State v. Bowens
Decision Date | 06 March 2001 |
Docket Number | (AC 19070) |
Citation | 773 A.2d 977,62 Conn. App. 148 |
Court | Connecticut Court of Appeals |
Parties | STATE OF CONNECTICUT v. TYREESE BOWENS |
Spear, Zarella and Daly, Js. Robert G. Golger, special public defender, for the appellant (defendant).
Joy K. Fausey, deputy assistant state's attorney, with whom, on the brief, were Michael Dearington, state's attorney, and John Waddock, senior assistant state's attorney, for the appellee (state).
The defendant, Tyreese Bowens, appeals from the judgment of conviction, rendered after a jury trial, of murder in violation of General Statutes § 53a-54a (a).1 The defendant claims that the trial court improperly (1) dismissed an alternate juror who made allegations of racial prejudice against another juror and (2) denied his motion to suppress a witness' out-ofcourt photographic array identification. We affirm the judgment of the trial court.
The jury reasonably could have found the following facts. On August 18, 1996, Kevin Hood, the victim, and Tlara Phelmetta were riding around New Haven in Hood's car. They stopped in front of a convenience store at the well lit intersection of Columbus Avenue, Arch Street and Washington Avenue. Hood made some purchases at the convenience store, and, upon his return to the car, Phelmetta noticed a man with a hooded jacket walking toward the car from Washington Avenue. The man came up to the front passenger seat window where she was seated and peered through from about three feet away. She was able to look closely at his facial features before he turned away and walked around the back of the car, appearing to head away from the car. Suddenly, the man changed course and again approached the car. As he walked up to the driver's side, Phelmetta saw him withdraw a gun from underneath his shirt. The man leaned into Hood's open window and shot Hood several times. Phelmetta jumped out of the car through her window and fled to safety.

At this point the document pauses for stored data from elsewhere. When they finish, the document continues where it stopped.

**config.mk**
```make
export PLATFORM = sky130hd
export DESIGN_NAME = tlc_top
export DESIGN_NICKNAME = d
export VERILOG_FILES = /design/src/core/tlc_pkg.sv /design/src/core/tlc_edge_gap.sv /design/src/core/tlc_top.sv
export SDC_FILE = /design/constraint.sdc
export NUM_CORES = 2
export LEC_CHECK = 0
export ABC_AREA = 1
export BUFFER_PORTS_ARGS = -buffer_cell sky130_fd_sc_hd__clkbuf_2
export CORE_MARGIN = 5
export CORE_UTILIZATION = 60
export DETAILED_ROUTE_END_ITERATION = 7
export PLACE_DENSITY = 0.83
export RECOVER_POWER = 25
export SLEW_MARGIN = 20
export SYNTH_ARGS = -nofsm -noshare
export SYNTH_HDL_FRONTEND = slang
export SYNTH_HIERARCHICAL = 1
export SYNTH_SLANG_ARGS = --single-unit
export TNS_END_PERCENT = 10
```
**constraint.sdc**
```tcl
create_clock -name CLK -period 3.4 [get_ports CLK]
set_input_delay 0.17 -clock CLK [delete_from_list [all_inputs] [get_ports CLK]]
set_output_delay 0.17 -clock CLK [all_outputs]
set_load 0.005 [all_outputs]
```
**src/core/tlc_pkg.sv**
```systemverilog
// Overview of operation
// - receive test clock output is a buffered copy of the selected receive clock; here it is resampled on CLK and lags three cycles.
// - receive test outputs float whenever the receive test enable is low.
// - transmit links served by fixed priority, link 0 highest, link 31 lowest.
// - each transmit data output changes only on its own clock's falling edge.
// - channelised links find the clock gap and derive time-slot alignment from it.
// - links 3 to 31 accept 50 percent duty clocks from 0 to 10 MHz.
// - links 0 to 2 accept 50 percent duty clocks from 0 to 52 MHz.
// - receive test data updates on the falling edge of the receive test clock.
package tlc_pkg;
  localparam int TLC_LINKS = 32;
  localparam int TLC_SEL_W = 5;
  localparam int TLC_CNT_W = 8;
  // timing figures in their own units
  localparam int TLC_CLK_PERIOD_PS = 5000;
  localparam int TLC_FAST_MAX_MHZ = 52;
  localparam int TLC_SLOW_MAX_MHZ = 10;
  localparam int TLC_FAST_LINKS = 3;
  // shortest half period of a link clock in core cycles, rounded down
  localparam int TLC_FAST_HALF_CYC = (1000000 / (2 * TLC_FAST_MAX_MHZ)) / TLC_CLK_PERIOD_PS;
  localparam int TLC_SLOW_HALF_CYC = (1000000 / (2 * TLC_SLOW_MAX_MHZ)) / TLC_CLK_PERIOD_PS;
  // reset values and counter ceiling
  localparam logic [TLC_LINKS-1:0] TLC_LINK_RST = 32'h0000_0000;
  localparam logic [TLC_CNT_W-1:0] TLC_CNT_RST = 8'h00;
  localparam logic [TLC_CNT_W-1:0] TLC_CNT_MAX = 8'hff;
endpackage

```
**src/core/tlc_edge_gap.sv**
```systemverilog
`timescale 1ns/1ps
// synchronises one link clock, finds its edges and spots gaps in it
module tlc_edge_gap
  import tlc_pkg::*;
(
  input wire logic clk,
  input wire logic reset_n,
  input wire logic line_clk,
  output logic rise,
  output logic fall,
  output logic gap
);
  typedef struct packed {
    logic s1;
    logic s2;
    logic s3;
    logic seen;
    logic [TLC_CNT_W-1:0] cnt;
    logic [TLC_CNT_W-1:0] last;
    logic rise;
    logic fall;
    logic gap;
  } tlc_eg_t;

  tlc_eg_t st_r;
  tlc_eg_t st_nxt;
  logic [TLC_CNT_W:0] thresh;

  // a gap is a rise-to-rise interval over one and a half normal periods
  always_comb begin
    st_nxt = st_r;
    thresh = {1'b0, st_r.last} + {2'b00, st_r.last[TLC_CNT_W-1:1]};
    st_nxt.s1 = line_clk;
    st_nxt.s2 = st_r.s1;
    st_nxt.s3 = st_r.s2;
    st_nxt.rise = st_r.s2 & ~st_r.s3;
    st_nxt.fall = ~st_r.s2 & st_r.s3;
    st_nxt.gap = 1'b0;
    if (st_r.s2 & ~st_r.s3) begin
      st_nxt.seen = 1'b1;
      st_nxt.cnt = TLC_CNT_RST;
      // reset to first rise is no clock period, so it is never kept as reference
      if (st_r.seen) begin
        // the first full period has no reference either, so no gap is claimed
        st_nxt.gap = (st_r.last != TLC_CNT_RST) && ({1'b0, st_r.cnt} > thresh);
        st_nxt.last = st_r.cnt;
      end
    end else if (st_r.cnt != TLC_CNT_MAX) begin
      // saturates so a stopped clock reads as one long gap
      st_nxt.cnt = st_r.cnt + 8'h01;
    end
  end

  always_ff @(posedge clk or negedge reset_n) begin
    if (!reset_n) begin
      st_r <= '0;
    end else begin
      st_r <= st_nxt;
    end
  end

  assign rise = st_r.rise;
  assign fall = st_r.fall;
  assign gap = st_r.gap;

  a_gap_on_rise: assert property (@(posedge clk) disable iff (!reset_n)
    gap |-> rise) else $error("gap flagged without a clock rise");
endmodule

```
**src/core/tlc_top.sv**
```systemverilog
`timescale 1ns/1ps
// transmit link clocking front end with receive test clock output
module tlc_top
  import tlc_pkg::*;
(
  input wire logic CLK,
  input wire logic RESET_N,
  input wire logic [TLC_LINKS-1:0] TX_LINE_CLOCK,
  input wire logic [TLC_LINKS-1:0] TX_CHANNELISED,
  input wire logic TX_SERVICE_DATA,
  output logic [TLC_LINKS-1:0] TX_LINE_DATA,
  output logic TX_SERVICE_REQ,
  output logic [TLC_SEL_W-1:0] TX_SERVICE_LINK,
  output logic TX_SERVICE_FRAME_START,
  input wire logic [TLC_LINKS-1:0] RX_LINE_CLOCK,
  input wire logic [TLC_LINKS-1:0] RX_LINE_DATA,
  input wire logic [TLC_SEL_W-1:0] RX_TEST_SELECT,
  input wire logic RX_TEST_OUTPUT_ENABLE,
  output logic RX_TEST_CLOCK_OUT,
  output logic RX_TEST_CLOCK_OE,
  output logic RX_TEST_DATA_OUT,
  output logic RX_TEST_DATA_OE
);
  typedef struct packed {
    logic [TLC_LINKS-1:0] pending;
    logic [TLC_LINKS-1:0] fs_pend;
    logic [TLC_LINKS-1:0] staging;
    logic [TLC_LINKS-1:0] txd;
    logic req;
    logic [TLC_SEL_W-1:0] link;
    logic fs;
    logic [TLC_LINKS-1:0] rxc1;
    logic [TLC_LINKS-1:0] rxc2;
    logic [TLC_LINKS-1:0] rxd1;
    logic [TLC_LINKS-1:0] rxd2;
    logic rclk_out;
    logic rdat;
    logic roe;
  } tlc_st_t;

  tlc_st_t st_r;
  tlc_st_t st_nxt;
  logic [TLC_LINKS-1:0] rise_v;
  logic [TLC_LINKS-1:0] fall_v;
  logic [TLC_LINKS-1:0] gap_v;
  logic found;
  logic [TLC_SEL_W-1:0] win;
  logic rx_clk_sel;
  logic rx_dat_sel;

  // lowest set bit wins, so link 0 always goes first
  function automatic logic [TLC_SEL_W:0] tlc_first_set(input logic [TLC_LINKS-1:0] v);
    logic [TLC_SEL_W:0] r;
    r = '0;
    for (int i = TLC_LINKS - 1; i >= 0; i--) begin
      if (v[i]) begin
        r = {1'b1, i[TLC_SEL_W-1:0]};
      end
    end
    return r;
  endfunction

  // picks one link's bit out of a per-link vector
  function automatic logic tlc_bit_at(input logic [TLC_LINKS-1:0] v,
    input logic [TLC_SEL_W-1:0] idx);
    return v[idx];
  endfunction

  // the select mux reads only second-stage flops, never a raw pin
  assign rx_clk_sel = st_r.rxc2[RX_TEST_SELECT];
  assign rx_dat_sel = st_r.rxd2[RX_TEST_SELECT];

  // one synchroniser and gap finder per transmit link clock
  genvar g;
  generate
    for (g = 0; g < TLC_LINKS; g++) begin : g_link
      tlc_edge_gap u_eg (
        .clk(CLK),
        .reset_n(RESET_N),
        .line_clk(TX_LINE_CLOCK[g]),
        .rise(rise_v[g]),
        .fall(fall_v[g]),
        .gap(gap_v[g])
      );
    end
  endgenerate

  always_comb begin
    st_nxt = st_r;
    {found, win} = tlc_first_set(st_r.pending);
    // grant one link per cycle in fixed priority order
    st_nxt.req = found;
    st_nxt.link = win;
    st_nxt.fs = found & st_r.fs_pend[win];
    // a rise asking for the next bit wins over the grant that clears it
    st_nxt.pending = st_r.pending;
    st_nxt.fs_pend = st_r.fs_pend;
    if (found) begin
      st_nxt.pending[win] = 1'b0;
      st_nxt.fs_pend[win] = 1'b0;
    end
    st_nxt.pending = st_nxt.pending | rise_v;
    // the bit after a gap on a channelised link opens the frame
    st_nxt.fs_pend = st_nxt.fs_pend | (rise_v & gap_v & TX_CHANNELISED);
    // the frame engine answers the grant in the same cycle
    if (st_r.req) begin
      st_nxt.staging[st_r.link] = TX_SERVICE_DATA;
    end
    // staged bit reaches the pin only on that link's falling edge
    for (int i = 0; i < TLC_LINKS; i++) begin
      if (fall_v[i]) begin
        st_nxt.txd[i] = st_r.staging[i];
      end
    end
    // every receive pin is synchronised before the mux picks one: more flops,
    // but no line clock or data pin reaches logic unsynchronised
    st_nxt.rxc1 = RX_LINE_CLOCK;
    st_nxt.rxc2 = st_r.rxc1;
    st_nxt.rxd1 = RX_LINE_DATA;
    st_nxt.rxd2 = st_r.rxd1;
    st_nxt.rclk_out = rx_clk_sel;
    // data moves with the falling edge of the copied clock
    if (~rx_clk_sel & st_r.rclk_out) begin
      st_nxt.rdat = rx_dat_sel;
    end
    st_nxt.roe = RX_TEST_OUTPUT_ENABLE;
  end

  always_ff @(posedge CLK or negedge RESET_N) begin
    if (!RESET_N) begin
      st_r <= '0;
    end else begin
      st_r <= st_nxt;
    end
  end

  assign TX_LINE_DATA = st_r.txd;
  assign TX_SERVICE_REQ = st_r.req;
  assign TX_SERVICE_LINK = st_r.link;
  assign TX_SERVICE_FRAME_START = st_r.fs;
  assign RX_TEST_CLOCK_OUT = st_r.rclk_out;
  assign RX_TEST_CLOCK_OE = st_r.roe;
  assign RX_TEST_DATA_OUT = st_r.rdat;
  assign RX_TEST_DATA_OE = st_r.roe;

  // receive test pins: a delayed copy of the selected pins, both enables equal
  a_rx_clock_copy: assert property (@(posedge CLK) disable iff (!RESET_N)
    $rose(rx_clk_sel) |=> RX_TEST_CLOCK_OUT) else $error("test clock did not follow rise");
  a_rx_clock_hiz: assert property (@(posedge CLK) disable iff (!RESET_N)
    !RX_TEST_OUTPUT_ENABLE |=> !RX_TEST_CLOCK_OE) else $error("test clock driven when disabled");
  a_rx_data_hiz: assert property (@(posedge CLK) disable iff (!RESET_N)
    RX_TEST_DATA_OE == RX_TEST_CLOCK_OE) else $error("test data enable differs from clock");
  a_prio_lowest: assert property (@(posedge CLK) disable iff (!RESET_N)
    TX_SERVICE_REQ |-> (($past(st_r.pending) & ((32'h1 << TX_SERVICE_LINK) - 32'h1)) == '0))
    else $error("lower numbered link was waiting");
  a_link0_served: assert property (@(posedge CLK) disable iff (!RESET_N)
    rise_v[0] |-> ##2 (TX_SERVICE_REQ && TX_SERVICE_LINK == 5'h00))
    else $error("link 0 not served two cycles after rise");
  a_txd_on_fall: assert property (@(posedge CLK) disable iff (!RESET_N)
    ((TX_LINE_DATA ^ $past(TX_LINE_DATA)) & ~$past(fall_v)) == '0)
    else $error("transmit data moved without a falling edge");
  a_frame_chan: assert property (@(posedge CLK) disable iff (!RESET_N)
    TX_SERVICE_FRAME_START |-> TX_SERVICE_REQ && tlc_bit_at($past(st_r.fs_pend), TX_SERVICE_LINK))
    else $error("frame start without a gap on that link");
  a_rx_data_fall: assert property (@(posedge CLK) disable iff (!RESET_N)
    $changed(RX_TEST_DATA_OUT) |-> $fell(RX_TEST_CLOCK_OUT))
    else $error("test data changed off the falling edge");
  a_rx_clock_lag: assert property (@(posedge CLK) disable iff (!RESET_N)
    RX_TEST_CLOCK_OUT == $past(rx_clk_sel))
    else $error("test clock is not the selected clock");
  a_rx_oe_on: assert property (@(posedge CLK) disable iff (!RESET_N)
    RX_TEST_OUTPUT_ENABLE |=> RX_TEST_CLOCK_OE)
    else $error("test clock not driven when enabled");
  a_rx_data_copy: assert property (@(posedge CLK) disable iff (!RESET_N)
    $fell(RX_TEST_CLOCK_OUT) |-> RX_TEST_DATA_OUT == $past(rx_dat_sel))
    else $error("test data is not the selected data");

  // service timing in core cycles: pin rise at c0, rise pulse at c3, pending at c4,
  // grant at c5 with the engine's bit, staged at c6; a fall sends what is staged
  // then, so a link whose high phase is under about three cycles sends each bit
  // one period late. that is why the fast links belong on the low numbers.
  a_grant_pending: assert property (@(posedge CLK) disable iff (!RESET_N)
    TX_SERVICE_REQ |-> tlc_bit_at($past(st_r.pending), TX_SERVICE_LINK))
    else $error("grant for a link that was not waiting");
  a_pending_granted: assert property (@(posedge CLK) disable iff (!RESET_N)
    (st_r.pending != '0) |=> TX_SERVICE_REQ)
    else $error("waiting link not granted next cycle");
  a_idle_no_grant: assert property (@(posedge CLK) disable iff (!RESET_N)
    (st_r.pending == '0) |=> !TX_SERVICE_REQ)
    else $error("grant with no link waiting");
  a_rise_sets_pend: assert property (@(posedge CLK) disable iff (!RESET_N)
    ($past(rise_v) & ~st_r.pending) == '0)
    else $error("clock rise lost before its grant");
  a_grant_clears_pend: assert property (@(posedge CLK) disable iff (!RESET_N)
    TX_SERVICE_REQ |-> tlc_bit_at(st_r.pending, TX_SERVICE_LINK) ==
    tlc_bit_at($past(rise_v), TX_SERVICE_LINK))
    else $error("granted link still waiting without a new rise");

  // the granted bit is staged and then leaves only on a falling edge
  a_stage_capture: assert property (@(posedge CLK) disable iff (!RESET_N)
    TX_SERVICE_REQ |=> tlc_bit_at(st_r.staging, $past(TX_SERVICE_LINK)) ==
    $past(TX_SERVICE_DATA))
    else $error("service bit not staged for its link");
  a_txd_from_stage: assert property (@(posedge CLK) disable iff (!RESET_N)
    ($past(fall_v) & (TX_LINE_DATA ^ $past(st_r.staging))) == '0)
    else $error("falling edge did not send the staged bit");

  // frame marks come from gaps on channelised links only
  a_fs_after_gap: assert property (@(posedge CLK) disable iff (!RESET_N)
    ($past(rise_v & gap_v & TX_CHANNELISED) & ~st_r.fs_pend) == '0)
    else $error("gap on a channelised link not remembered");
  a_fs_chan_only: assert property (@(posedge CLK) disable iff (!RESET_N)
    (st_r.fs_pend & ~$past(st_r.fs_pend) & ~$past(TX_CHANNELISED)) == '0)
    else $error("frame mark raised on an unchannelised link");
  a_frame_granted: assert property (@(posedge CLK) disable iff (!RESET_N)
    TX_SERVICE_REQ |-> TX_SERVICE_FRAME_START ==
    tlc_bit_at($past(st_r.fs_pend), TX_SERVICE_LINK))
    else $error("frame start does not match the waiting mark");
endmodule

```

Thereafter, officers from the New Haven police department patrolling on Columbus Avenue came upon the victim. A few minutes later, Phelmetta returned to the scene and told a police detective that she had witnessed the shooting and gave a description of the shooter. The following day, on August 19, 1996, Phelmetta went to the police station, viewed a photographic array and identified the defendant as the shooter. He was arrested and ultimately found guilty of murder in violation of § 53a-54a (a). This appeal followed.
The defendant claims that the court improperly dismissed an alternate juror, C, who had made allegations of racial prejudice against another juror, R. The defendant argues that when the court removed the alternate juror without cause it violated his right to a fair trial under article first, § 8, of the constitution of Connecticut and the sixth amendment to the United States constitution. We disagree.
We glean the following additional facts from the record and the transcript of the court's ruling. A jury of twelve regular jurors and four alternates was selected to hear the case. On the third day of trial, the court received a note from an alternate juror indicating that one of the regular jurors had made some racially based remarks.2 The court privately questioned the alternate juror, C, about the remarks referred to in the note. C told the court about three separate incidents where she had heard racially based remarks from the same juror, R.3 After the court finished questioning C and consulted with counsel, the court questioned R, who adamantly denied making any racially based remarks.4 Thereafter, the court questioned all of the other jurors in the presence of counsel for both sides.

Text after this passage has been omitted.